Having traveled the Bahamas from Grand Bahama and the Abacos south to Great Inagua I had never given myself the opportunity to hang out in the Bimini’s.  Visions of several new birds for my West Indies list paraded through my mind until I finally told myself that I was going.

Timing a visit to these islands (link) made famous by Ernest Hemingway, Big Game Fishing, and the ultimate scene from the movie Silence of the Lambs, was an important consideration.  Summer months in the Bimini’s are overloaded with all manner of fishing tournaments making hotel rooms (if you can get one) expensive.  March is another fishing tournament month confounded by spring breakers drinking themselves senseless on not-so-cheap Kalik beer.

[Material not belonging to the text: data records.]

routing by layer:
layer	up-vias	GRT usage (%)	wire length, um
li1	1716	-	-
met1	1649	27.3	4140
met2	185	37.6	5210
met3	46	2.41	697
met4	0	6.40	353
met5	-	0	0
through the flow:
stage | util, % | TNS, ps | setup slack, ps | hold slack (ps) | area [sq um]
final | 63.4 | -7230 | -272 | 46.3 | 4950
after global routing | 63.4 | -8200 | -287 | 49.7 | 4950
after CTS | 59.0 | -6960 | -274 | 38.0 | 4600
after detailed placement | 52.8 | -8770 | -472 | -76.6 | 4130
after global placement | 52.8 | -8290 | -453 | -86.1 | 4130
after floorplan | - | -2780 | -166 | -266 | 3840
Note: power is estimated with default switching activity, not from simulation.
## config.mk

```make
export PLATFORM = sky130hd
export DESIGN_NAME = bus_arbiter
export DESIGN_NICKNAME = d
export VERILOG_FILES = /design/src/design/mem_bus_pkg.sv /design/src/design/bus_arbiter.sv
export SDC_FILE = /design/constraint.sdc
export NUM_CORES = 1
export LEC_CHECK = 0
export ABC_AREA = 1
export BUFFER_PORTS_ARGS = -buffer_cell sky130_fd_sc_hd__buf_2
export CORE_AREA = 2 2 133 135
export CTS_BUF_LIST = sky130_fd_sc_hd__clkbuf_16
export DETAILED_ROUTE_END_ITERATION = 16
export DIE_AREA = 0 0 135 137
export GPL_TIMING_DRIVEN = 0
export PLACE_DENSITY_LB_ADDON = 0.25
export SYNTH_ARGS = -nofsm -noshare
export SYNTH_HDL_FRONTEND = slang
export SYNTH_SLANG_ARGS = --single-unit
```

## constraint.sdc

```tcl
create_clock -name clk -period 2.38 [get_ports clk]
set_clock_uncertainty 0.2 [all_clocks]
set_input_delay 0.595 -clock clk [delete_from_list [all_inputs] [get_ports clk]]
set_output_delay 0.595 -clock clk [all_outputs]
set_load 0.005 [all_outputs]
```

Fall migration seemed logical for “good” birds.  P. William Pigeon visited Bimini for a day in September in the early 1990s and found four species of Vireo and twelve species of Warbler.  Chris Haney, David Lee, and I had extremely good luck on Grand Bahama over Thanksgiving in 1995, and I bet that a similar time in the Bimini’s would produce good birds.  I settled on Thanksgiving 2003 for an exploratory jaunt to this “foreign” land 60 miles east of the frenzied pace of Fort Lauderdale.

November 25

Unless you own a sailboat, or a yacht, or are friends with someone who does, the simplest option for getting to the Bimini’s from South Florida is the twice-daily flight on Chalks Ocean Airways, the “world’s oldest airline."  They fly twice daily (for $59.00 each way plus taxes) from Fort Lauderdale to North Bimini in an ancient but highly cool 17-passenger Grumman Mallard.  Jimmy Buffett in his song about Jamaican mistakes says that “landing on the water’s about my favorite thrill.”  When you do a 150 mile per hour belly flop into Bimini Harbour you’ll understand Jimmy’s thrill.  The flight from Fort Lauderdale to North Bimini is 25 minutes which, ultimately, is too short a time to be in an amphibious plane.  But you can always come back.  An alternative for flying to Bimini is to charter a plane from Fort Lauderdale to take you to the South Bimini airport.  There are now two carriers each flying one nonstop daily from Nassau to South Bimini.  The negative side of that service is having to go to Nassau.

The immigration officer at the airport was confused when I told him my purpose on Bimini was bird watching.  He insisted that I needed a permit (what a nightmare that is in the Bahamas!).  I finally convinced him after dumping the contents of my day pack on his inspection table that I had nothing with me to capture or collect a bird.  He looked askance at me, reluctantly stamped my passport, and gave me one of those looks your mother gave you when you came home trying to hide the beer on your breath that was intended to mean “you better be telling the truth.”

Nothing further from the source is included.